ABSTRACT

Photoprotection in plants generally refers to a multi-component process, evolved to overcome a potential damage arising from absorption of light energy by photosystem II antenna system in excess of consumption during photosynthesis (Horton et al., 1996; Niyogi, 1999; Demmig-Adams and Adams, 1996; Muller and Niyogi, 2001; Mullineaux and Karpinski, 2002; Ort and Baker, 2002). The light energy absorbed by plants in excess of that which can be utilized for photosynthesis is understood to be excess excitation energy (EEE) (Niyogi, 2000; Mullineaux and Karpinski, 2002). Leaves, when exposed to full sunlight, are unable to use all the absorbed light energy to perform photosynthesis (Demmig-Adams and Adams, 1996b). Under relatively optimal environmental conditions, the intercepted light energy by photosynthetic pigments is utilized for carbon assimilation. However, it is thought that photoprotection involves the availability of several alternative electron acceptors under C 0 2 limited environment, the detoxification of reactive oxygen molecules and various repair cycles in order to prevent acute photodamage (Ort, 2001). Photoprotection could also be viewed as one of the two components of the overall process of photoinhibition, the other being photodamage.
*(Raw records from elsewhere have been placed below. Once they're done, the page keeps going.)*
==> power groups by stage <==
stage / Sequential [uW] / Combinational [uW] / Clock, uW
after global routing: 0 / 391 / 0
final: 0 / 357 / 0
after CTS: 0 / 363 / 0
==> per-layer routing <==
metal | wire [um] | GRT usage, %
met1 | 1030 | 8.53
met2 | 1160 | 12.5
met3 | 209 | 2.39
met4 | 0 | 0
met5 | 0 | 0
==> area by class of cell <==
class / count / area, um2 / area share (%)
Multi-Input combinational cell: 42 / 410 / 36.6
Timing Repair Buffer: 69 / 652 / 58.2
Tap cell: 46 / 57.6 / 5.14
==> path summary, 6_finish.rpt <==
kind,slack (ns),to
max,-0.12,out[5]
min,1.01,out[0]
==> /design/flow/run.sh <==
#!/bin/bash
# OpenROAD 26Q1-2900-gdf79404cd8, Yosys 0.63+post, stock flow scripts
make -C /OpenROAD-flow-scripts/flow DESIGN_CONFIG=/design/flow/config.mk WORK_HOME=/design/flow/orfs finish
==> /design/flow/design.v <==
module Adder8bit(
    input logic        sub,
    input logic [7:0]  A,
    input logic [7:0]  B,
    output logic [7:0] C
);
    always_comb begin 
        C = A + (sub ? -B : B);
    end 
endmodule 
module BCD_7Seg(
    input logic [3:0]  Binary_input,
    output logic [6:0] Seg_out
    );
    const logic [6:0] Seg_lut [0:15] = {
        7'b0000001,  
        7'b1001111,  
        7'b0010010,  
        7'b0000110,  
        7'b1001100,  
        7'b0100100,  
        7'b0100000,  
        7'b0001111,  
        7'b0000000,  
        7'b0000100,  
        7'b1111111,  
        7'b1111111,  
        7'b1111111,  
        7'b1111111,  
        7'b1111111,  
        7'b1111111   
    };
    assign Seg_out = Seg_lut[Binary_input];
endmodule
==> ./design.v <==
module pe ( clk,reset,a,b,c,x,y,z,u);
input  signed [15:0]a,b,c,x,y,z;
input clk;
input reset;
reg pre;
reg [1:0] state;
output  reg signed [31:0] u;
initial
begin
state=4'b00;
u=0;
end
always @(posedge clk)
begin
if(reset==1)
u=0;
else
begin 
u=(a*x)+(b*y)+(c*z);
end
end
endmodule
module wxpe(clk,reset,d1,d2,d3,e1,e2,e3,f1,f2,f3,p1,p2,p3,s1,s2,s3);
input clk, reset;
input signed [15:0] d1,d2,d3,e1,e2,e3,f1,f2,f3,p1,p2,p3;
output signed [31:0] s1,s2,s3;
pe pe1(.clk(clk),
          .reset(reset), 
		.a(d1), .b(d2),.c(d3),
		.x(p1),.y(p2),.z(p3),.u(s1)); 
pe pe2(.clk(clk),
          .reset(reset), 
		.a(e1), .b(e2),.c(e3),
		.x(p1),.y(p2),.z(p3),.u(s2)); 
pe pe3(.clk(clk),
          .reset(reset), 
		.a(f1), .b(f2),.c(f3),
		.x(p1),.y(p2),.z(p3),.u(s3)); 
endmodule
==> ./run.sh <==
#!/bin/bash
# OpenROAD 26Q1-2900-gdf79404cd8, Yosys 0.63+post, stock flow scripts
make -C /OpenROAD-flow-scripts/flow DESIGN_CONFIG=/design/flow/config.mk WORK_HOME=/design/flow/orfs finish
==> ./config.mk <==
export PLATFORM = sky130hd
export DESIGN_NAME = wxpe
export DESIGN_NICKNAME = wxpe
export VERILOG_FILES = /design/flow/design.v
export SDC_FILE = /design/flow/constraint.sdc
export NUM_CORES = 4
export LEC_CHECK = 1
export CORE_UTILIZATION = 40
==> ./constraint.sdc <==
current_design wxpe

set clk_period 23.9
set clk_io_pct 0.2

create_clock -name clk0 -period $clk_period [get_ports {clk}]

set non_clock_inputs [all_inputs -no_clocks]
set_input_delay [expr $clk_period * $clk_io_pct] -clock clk0 $non_clock_inputs
set_output_delay [expr $clk_period * $clk_io_pct] -clock clk0 [all_outputs]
It is understood that photoprotection is dependent on the action of xanthophyll cycle which functions during a shorter time period of less than one hour, while the photodamage results in the inactivation of reaction centre Dl protein of photosystem II and its subsequent repair (Demmig-Adams and Adams, 1992; Long et al., 1994; Thiele et a l , 1996; Kitao et al., 2000).